Baru saja memenjamkan mata sebentar aku kaget mendengar suara teriakan. Reflek aku langsung lompat dan lari kocar-kacir untuk sembunyi di bawah kasur. Ku intip keluar ternyata Anin baru bangun, mungkin dia kaget melihatku tiba-tiba ada di pangkuannya. Akhirnya, aku memberanikan diri untuk keluar dan mencoba menghampirinya. Anin melihatku dengan wajah tersenyum sambil menahan air mata, aku jadi sedih dan ingin ikutan menangis. Mulutnya bergerak mengatakan sesuatu, tetapi aku tidak paham apa yang dia bicarakan. Kebingungan akupun memberi isyarat menggaruk kepala sebagai tanda aku tidak paham. Anehnya dia malah tertawa melihatku.
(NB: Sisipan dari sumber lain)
Context: an optimization exercise on an open-source flow, tuned for small area and few clock cycles. The choices shown serve that exercise and are no tape-out recipe.
Function was checked by simulation only, so behaviour that the tests miss may differ from the original.
Power figures rest on the tool's default switching activity, not on a simulated workload.

[design/flow/run.sh]
#!/bin/bash
# synth_recipe.tcl (not shown) runs the flow's synth.tcl, then flattens the netlist and writes it again
# the make line also repeats each setting of config.mk as NAME=value (left out here)
make -C /OpenROAD-flow-scripts/flow DESIGN_CONFIG=/design/flow/config.mk WORK_HOME=/design/flow/orfs CLKGATE_MAP_FILE= SYNTH_SCRIPT=/design/flow/synth_recipe.tcl finish
[design/flow/design.v]
module n2k_rx (
    input  wire        clk,
    input  wire        rst,
    input  wire        cfg_mode,           
    input  wire [3:0]  cfg_inc_valid,
    input  wire [71:0] cfg_inc_pgn,
    input  wire [3:0]  cfg_exc_valid,
    input  wire [71:0] cfg_exc_pgn,
    input  wire [1:0]  cfg_fast_valid,
    input  wire [35:0] cfg_fast_pgn,
    input  wire [31:0] cfg_min_interval,
    input  wire        rx_valid,
    output wire        rx_ready,
    input  wire [7:0]  rx_byte,
    input  wire [31:0] rx_now,
    output reg         out_valid,
    output reg         out_last,
    output wire [17:0] out_pgn,
    output wire [7:0]  out_src,
    output reg  [7:0]  out_len,
    output reg  [7:0]  out_data,
    output reg         diag_valid,
    output reg  [4:0]  diag_code,
    output reg  [17:0] diag_pgn
);
    localparam [4:0] X_RUNT       = 5'd1,
                     X_SHORT      = 5'd2,
                     X_DLEN       = 5'd3,
                     X_FP_NOSTART = 5'd4,
                     X_FP_SEQ     = 5'd5,
                     X_FP_DUP     = 5'd6,
                     X_FP_EMPTY   = 5'd7,
                     X_FP_NOLEN   = 5'd8,
                     N_FILTERED   = 5'd16,
                     N_THROTTLED  = 5'd17;
    localparam [1:0] S_RX   = 2'd0,    
                     S_PROC = 2'd1,    
                     S_SF   = 2'd2,    
                     S_FP   = 2'd3;    
    reg [1:0] state;
    assign rx_ready = (state == S_RX);
    wire rx_fire = rx_valid && rx_ready;
    reg  [7:0] body [0:12];    
    reg  [3:0] cnt;            
    reg        in_frame;       
    reg        skip;           
    reg  [4:0] frm_code;       
    reg [31:0] frm_now;        
    wire [3:0] cur_n = body[0][3:0];
    always @(posedge clk) begin
        if (rst) begin
            cnt      <= 4'd0;
            in_frame <= 1'b0;
            skip     <= 1'b0;
            frm_code <= 5'd0;
        end else if (rx_fire) begin
            if (!cfg_mode) begin
                if (!in_frame) begin
                    if (rx_byte == 8'hAA) begin
                        in_frame <= 1'b1;
                        cnt      <= 4'd0;
                    end
                end else if (rx_byte == 8'h55) begin
                    in_frame <= 1'b0;
                    frm_now  <= rx_now;
                    if (cnt == 4'd0)
                        frm_code <= X_RUNT;
                    else if (cnt < 4'd5)
                        frm_code <= X_SHORT;
                    else if (cur_n > 4'd8)
                        frm_code <= X_DLEN;
                    else if (cnt < 4'd5 + cur_n)
                        frm_code <= X_SHORT;
                    else
                        frm_code <= 5'd0;
                end else begin
                    if (cnt < 4'd13)
                        body[cnt] <= rx_byte;
                    if (cnt != 4'd15)
                        cnt <= cnt + 4'd1;
                end
            end else begin
                if (skip) begin
                    skip <= 1'b0;
                end else begin
                    body[cnt] <= rx_byte;
                    if (cnt == 4'd12) begin
                        cnt      <= 4'd0;
                        skip     <= 1'b1;
                        frm_now  <= rx_now;
                        frm_code <= 5'd0;
                    end else begin
                        cnt <= cnt + 4'd1;
                    end
                end
            end
        end
    end
    wire frame_done = rx_fire && (cfg_mode ? (!skip && cnt == 4'd12)
                                           : (in_frame && rx_byte == 8'h55));
    wire [3:0]  n   = body[0][3:0];
    wire [7:0]  src = body[1];
    wire [17:0] pgn = {body[4][1:0], body[3], body[2]};
    wire [63:0] wdata = {body[12], body[11], body[10], body[9],
                         body[8], body[7], body[6], body[5]};
    reg [63:0] cfdata;
    reg [3:0]  ridx;
    integer    j;
    always @(*) begin
        for (j = 0; j < 8; j = j + 1) begin
            ridx = n - 4'd1 - j[3:0];
            cfdata[8*j +: 8] = wdata[8*ridx[2:0] +: 8];
        end
    end
    integer i;
    reg inc_hit, exc_hit, allowed;
    reg fast_hit;
    reg fast_slot;
    always @(*) begin
        inc_hit = 1'b0;
        exc_hit = 1'b0;
        for (i = 0; i < 4; i = i + 1) begin
            if (cfg_inc_valid[i] && cfg_inc_pgn[18*i +: 18] == pgn) inc_hit = 1'b1;
            if (cfg_exc_valid[i] && cfg_exc_pgn[18*i +: 18] == pgn) exc_hit = 1'b1;
        end
        if (|cfg_inc_valid)      allowed = inc_hit;
        else if (|cfg_exc_valid) allowed = !exc_hit;
        else                     allowed = 1'b1;
        fast_hit  = 1'b0;
        fast_slot = 1'b0;
        for (i = 1; i >= 0; i = i - 1) begin
            if (cfg_fast_valid[i] && cfg_fast_pgn[18*i +: 18] == pgn) begin
                fast_hit  = 1'b1;
                fast_slot = i[0];
            end
        end
    end
    reg        thr_valid [0:1];
    reg [31:0] thr_time  [0:1];
    reg        fp_valid  [0:1];
    reg [2:0]  fp_seq    [0:1];
    reg [7:0]  fp_plen   [0:1];
    reg [7:0]  fp_stored [0:1];
    reg [31:0] fp_pres   [0:1];
    reg [55:0] chunk     [0:63];
    reg [2:0]  chunk_len [0:63];
    wire [7:0] ctl = wdata[7:0];
    wire [2:0] seq = ctl[7:5];
    wire [4:0] fc  = ctl[4:0];
    wire [32:0] thr_diff = {1'b0, frm_now} - {1'b0, thr_time[fast_slot]};
    wire thr_ok = !thr_valid[fast_slot] ||
                  (!thr_diff[32] && thr_diff[31:0] >= cfg_min_interval);
    wire [55:0] new_chunk = cfdata[55:0];
    reg [3:0] sf_idx;         
    reg       em_slot;        
    reg [4:0] em_k;
    reg [2:0] em_j;
    reg [7:0] em_cnt;
    reg [7:0] em_src;
    assign out_pgn = pgn;
    assign out_src = src;
    wire [55:0] em_chunk = chunk[{em_slot, em_k}];
    wire [2:0]  em_clen  = chunk_len[{em_slot, em_k}];
    wire        em_have  = fp_pres[em_slot][em_k] && (em_j < em_clen);
    always @(*) begin
        out_valid = 1'b0;
        out_last  = 1'b0;
        out_len   = 8'd0;
        out_data  = 8'd0;
        if (state == S_SF) begin
            out_valid = 1'b1;
            out_len   = {4'd0, n};
            out_data  = cfdata[8*sf_idx[2:0] +: 8];
            out_last  = (n == 4'd0) || (sf_idx == n - 4'd1);
        end else if (state == S_FP) begin
            out_len   = fp_plen[em_slot];
            out_data  = em_chunk[8*em_j +: 8];
            if (fp_plen[em_slot] == 8'd0) begin
                out_valid = 1'b1;
                out_last  = 1'b1;
            end else if (em_have) begin
                out_valid = 1'b1;
                out_last  = (em_cnt + 8'd1 == fp_plen[em_slot]);
            end
        end
    end
    always @(posedge clk) begin
        diag_valid <= 1'b0;
        if (rst) begin
            state        <= S_RX;
            thr_valid[0] <= 1'b0;
            thr_valid[1] <= 1'b0;
            fp_valid[0]  <= 1'b0;
            fp_valid[1]  <= 1'b0;
            diag_code    <= 5'd0;
            diag_pgn     <= 18'd0;
        end else begin
            case (state)
            S_RX: begin
                if (frame_done)
                    state <= S_PROC;
            end
            S_PROC: begin
                state <= S_RX;
                if (frm_code != 5'd0) begin
                    diag_valid <= 1'b1;
                    diag_code  <= frm_code;
                    diag_pgn   <= 18'd0;
                end else if (n > 4'd8) begin
                    diag_valid <= 1'b1;
                    diag_code  <= X_DLEN;
                    diag_pgn   <= 18'd0;
                end else if (!allowed) begin
                    diag_valid <= 1'b1;
                    diag_code  <= N_FILTERED;
                    diag_pgn   <= pgn;
                end else if (!fast_hit) begin
                    sf_idx <= 4'd0;
                    state  <= S_SF;
                end else if (n == 4'd0) begin
                    diag_valid <= 1'b1;
                    diag_code  <= X_FP_EMPTY;
                    diag_pgn   <= pgn;
                end else if (fc == 5'd0) begin
                    if (n < 4'd2) begin
                        diag_valid <= 1'b1;
                        diag_code  <= X_FP_NOLEN;
                        diag_pgn   <= pgn;
                    end else if (!thr_ok) begin
                        diag_valid <= 1'b1;
                        diag_code  <= N_THROTTLED;
                        diag_pgn   <= pgn;
                    end else begin
                        thr_valid[fast_slot] <= 1'b1;
                        thr_time[fast_slot]  <= frm_now;
                        fp_valid[fast_slot]  <= 1'b1;
                        fp_seq[fast_slot]    <= seq;
                        fp_plen[fast_slot]   <= wdata[15:8];
                        fp_stored[fast_slot] <= {4'd0, n} - 8'd2;
                        fp_pres[fast_slot]   <= 32'd1;
                        chunk[{fast_slot, 5'd0}]     <= new_chunk;
                        chunk_len[{fast_slot, 5'd0}] <= n[2:0] - 3'd2;
                        if ({4'd0, n} - 8'd2 >= wdata[15:8]) begin
                            em_slot <= fast_slot;
                            em_k    <= 5'd0;
                            em_j    <= 3'd0;
                            em_cnt  <= 8'd0;
                            state   <= S_FP;
                        end
                    end
                end else begin
                    if (!fp_valid[fast_slot]) begin
                        diag_valid <= 1'b1;
                        diag_code  <= X_FP_NOSTART;
                        diag_pgn   <= pgn;
                    end else if (seq != fp_seq[fast_slot]) begin
                        diag_valid <= 1'b1;
                        diag_code  <= X_FP_SEQ;
                        diag_pgn   <= pgn;
                    end else if (fp_pres[fast_slot][fc]) begin
                        diag_valid <= 1'b1;
                        diag_code  <= X_FP_DUP;
                        diag_pgn   <= pgn;
                    end else begin
                        fp_pres[fast_slot][fc] <= 1'b1;
                        fp_stored[fast_slot]   <= fp_stored[fast_slot] + {4'd0, n} - 8'd1;
                        chunk[{fast_slot, fc}]     <= new_chunk;
                        chunk_len[{fast_slot, fc}] <= n[2:0] - 3'd1;
                        if (fp_stored[fast_slot] + {4'd0, n} - 8'd1 >= fp_plen[fast_slot]) begin
                            em_slot <= fast_slot;
                            em_k    <= 5'd0;
                            em_j    <= 3'd0;
                            em_cnt  <= 8'd0;
                            state   <= S_FP;
                        end
                    end
                end
            end
            S_SF: begin
                sf_idx <= sf_idx + 4'd1;
                if (out_last)
                    state <= S_RX;
            end
            S_FP: begin
                if (out_valid) begin
                    em_cnt <= em_cnt + 8'd1;
                    em_j   <= em_j + 3'd1;
                    if (out_last) begin
                        fp_valid[em_slot] <= 1'b0;
                        state             <= S_RX;
                    end
                end else begin
                    em_k <= em_k + 5'd1;
                    em_j <= 3'd0;
                end
            end
            endcase
        end
    end
endmodule
[design/flow/constraint.sdc]
create_clock -name core_clock -period 14.0 [get_ports {clk}]
set_input_delay 2.8000 -clock core_clock [delete_from_list [all_inputs] [get_ports {clk}]]
set_output_delay 2.8000 -clock core_clock [all_outputs]
set_load 0.01 [all_outputs]
[design/flow/config.mk]
export PLATFORM = sky130hd
export DESIGN_NAME = n2k_rx
export DESIGN_NICKNAME = n2k_rx
export VERILOG_FILES = /design/flow/design.v
export SDC_FILE = /design/flow/constraint.sdc
export NUM_CORES = 4
export LEC_CHECK = 0
export CAP_MARGIN = 20
export CORE_MARGIN = 2
export CORE_UTILIZATION = 40
export SLEW_MARGIN = 20
export SYNTH_MEMORY_MAX_BITS = 8192
==> reports/metrics.yaml <==
mostFrequentLayoutCell: "edfxtp_1"
vias: 89211
layout.nets: 9173
drtIter0Drc: 12824
clk_pin_slew_ps: 60
drive_above_1_share_pct: 23.0
drc: 0
io_buffers: 334
hold_viol: 0
dieWidth_um: 650
tns_ps: 0
vias_per_cell: 6.09
grt_max_degree: 128
ys_seq_elements: 4128
antenna_left: 0
maxSlewHeadroom_pct: 9.16
end_kind: "register"
grt_first_pass_wirelength_um: 714000
antenna_found_initial: 27
cts_tree: "done"
die-height_um: 650
core_um2: 416000
rows: 237
critPathMaxFanout: 25
syn_area_per_cell_um2: 20.4
worst_clock_skew_ps: 72.3
fin_util_pct: 46.3
fin_crit_ps: 11700
dp_hpwl_um: 286000
ys_async_sr_fraction_pct: 0
numCtsBuffers: 420
setup_viol: 0
status: "finished clean"
max_clock_freq_mhz: 85.4
htreeDepth: 5
finalWeightedCongestion: 0.844
dieArea_um2: 423000
initial_core_util_pct: 40.1
cp-start-kind: "primary input"
synth_top_area_cell: "edfxtp_1"
synth_edf_count: 4091
synth_cell_types: 78
ir_drop_uv: 97.3
worstPathRequired_ps: 14610
power_density_nw_per_um2: 131
slowest_stage: "nor3_4"
clk_path_buf_depth: 4
hold_path_class: "register to register"
clk_latency_ps: 980
post-cts-setup-buffers: 0
synthCells: 8197
synth_warnings: 1
cts_sinks: 4128
routed_wirelength_um: 514000
rsz0062_at_grt: "false"
cts_root_buf: "clkbuf_16"
grt_overflow: 0
io_pins: 335
hold_slack_ps: 453
crit_path_max_incr_delay_ps: 910
yosysSeqAreaShare_pct: 74.0
power.leakage_nw: 63.5
critical_path_class: "primary input to register"
synthFlopType: "edfxtp_1"
cts_hold_buf: 0
grt_pass1_vias: 89118
syn_area_um2: 167000
final_cell_mix: "edfxtp_1, mux4_2, mux2i_1, clkbuf_16, clkdlybuf4s50_1"
cap_violations: 0
synth_top_area_share_pct: 73.6
period_share_pct: 83.6
cp.arrival_ps: 12310
firstDrtPassIters: 6
syn2layout_area_growth_pct: 15.3
worstMarginPinSlew_ps: 1350
grt_usage_pct: 23.9
finalMaxSlewViolations: 0
wl_per_cell_um: 35.1
ys_top_cells_by_area: "edfxtp_1, mux4_2, mux2i_1, xnor2_1, ha_1"
cts_resized: 0
-- sequential cells by signal, indices dropped and copies added (netlist names), 18 cells and up, named ones only --
register   cells
body          94
chunk       3584
chunk_len    192
diag_pgn      18
fp_pres       64
frm_now       32
thr_time      64
-- final cells by class --
class | instances | area (µm²)
Inverter | 87 | 337
Antenna cell | 8 | 20.0
Clock buffer | 531 | 11100
Timing Repair Buffer | 650 | 6340
Fill cell | 34439 | 224000
Sequential cell | 4128 | 124000
Tap cell | 5497 | 6880
Clock inverter | 229 | 2150
Multi-Input combinational cell | 3508 | 42000
-- path summary, 6_finish.rpt --
path         slack [ps]                 endpoint                 start  cells past startpoint
min reg2reg         450     thr_valid[1]$_DFF_P_  thr_valid[1]$_DFF_P_                      1
max                2300  chunk[56][49]$_DFFE_PP_       cfg_fast_pgn[0]                     29
max reg2reg        3710  chunk[56][49]$_DFFE_PP_  body[2][3]$_DFFE_PP_                     28
min                 450     thr_valid[1]$_DFF_P_  thr_valid[1]$_DFF_P_                      1
-- worst max-delay path: cells and delay by family --
kind / cells / cell delay [ps]
simple gates: 8 / 3430
compound gates: 12 / 3310
buf+inv: 5 / 1710
fa+ha+maj: 2 / 550
xor+xnor: 1 / 280
mux: 1 / 150
-- cells in the mapped netlist, types with 64 or more instances --
cell,count
edfxtp_1,4091
inv_1,83
a21oi_1,201
buf_2,95
nand2_1,180
xnor2_1,188
buf_1,93
ha_1,110
o22ai_1,116
mux2i_1,471
nor2_1,233
clkbuf_1,252
o221ai_1,144
o21ai_0,173
mux4_2,1005
a211oi_1,64
-- where the power goes --
part	internal [W]	total, W	switching [W]
registers	0.0137	0.0137	0.00000102
logic	0.000148	0.000522	0.000374
clock network	0.00627	0.0110	0.00471
-- through the flow --
stage	cells	total power (W)	cell area (µm²)	setup WS, ps
5_1_grt	14631	0.0258	192000	1810
3_3_place_gp	13864	0.0144	179000	1130
2_1_floorplan	8198	0.0141	167000	-1100
3_5_place_dp	13868	0.0144	179000	1230
6_report	14638	0.0252	192000	2300
4_1_cts	14628	0.0253	192000	2190
-- metal layers --
metal	part of all wire [%]	vias to the layer above	track usage [%]
li1	-	35466	-
met1	39	48011	33.2
met2	48	4875	38.9
met3	9.4	849	4.24
met4	3.3	10	7.04
met5	0.013	-	0
-- cell families (layout without fill, tap and decap cells) --
| logic type | after synthesis | after routing | share of synthesized area, % |
|---|---|---|---|
| buffers and inverters | 562 | 1497 | 1.42 |
| AND/OR/NAND/NOR | 726 | 726 | 2.13 |
| adder cells (fa/ha/maj) | 112 | 112 | 0.848 |
| XOR/XNOR | 240 | 240 | 1.26 |
| AO/OA/AOI/OAI | 893 | 893 | 3.55 |
| multiplexers | 1535 | 1535 | 16.8 |
| flip-flops | 4128 | 4128 | 74.0 |
| other | 1 | 10 | 0.00225 |
Testbench counts, summed over its fixed seeds: cycles 137,020.

==> afterwards: timing with drivers on the ports <==
How much do the figures lean on ideal ports? The routed layout below was timed once more, with nothing changed but the port constraints.
Step 1: set_driving_cell puts a clkbuf_16 on clk and a buf_2 on each other input, an assumption about the parent block.
Step 2 moves the port delays by t, midway between the first and last clock arrival at a register: inputs arrive t later, outputs are due t later. That takes back most of the time a late clock gives input paths.
a / b / c = ideal ports / drivers / drivers and shift; a / b = the first two.
t, ns: 1.050
setup WS [ns]: 2.296 / 2.375 / 1.324
worst setup path after step 2: input to register
clock arrival spread, ns: 0.078 / 0.077
worst slew at a driven data input, ns: 0.13
After both steps setup and hold are still met in this run. The setup slack of this run moves by +0.079 ns with the drivers and by -0.972 ns with both steps.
Anin mungkin sadar aku tak paham dengan apa yang ia bicarakan, hingga ia mengambil sesuatu dan menunjukkannya padaku. Aku melihat dengan seksama, kedua benda yang ia tunjukan adalah suatu kertas yang dibungkus dengan plastik. Pikirku dua hal itu adalah sesuatu yang berharga untuknya tetapi ia tak bisa memilih. Bisa jadi karena itu Anin menangis dan berantem dengan kedua orang tuanya, masuk akal sih karena Ayah juga Ibu ingin Anin datang bersama mereka tetapi tidak bisa. Lagi-lagi Anin tertawa, mungkin gemas melihatku yang lagi-lagi kebingungan dengan apa yang ia tunjukkan. Tertawa cukup lama Anin pun bergegas ganti pakaian dan membawaku keluar untuk jalan-jalan. Ya, mungkin pikiran dia sudah tenang jadi ingin mencari angin segar keluar.

Aku berharap mereka bisa akur nantinya, sungguh melihat seperti buatku kebingungan. Bukan bingung mencari cara untuk membuat mereka berdamai, tetapi bingung mencari siapa yang bisa kuajak main ketika aku bosan.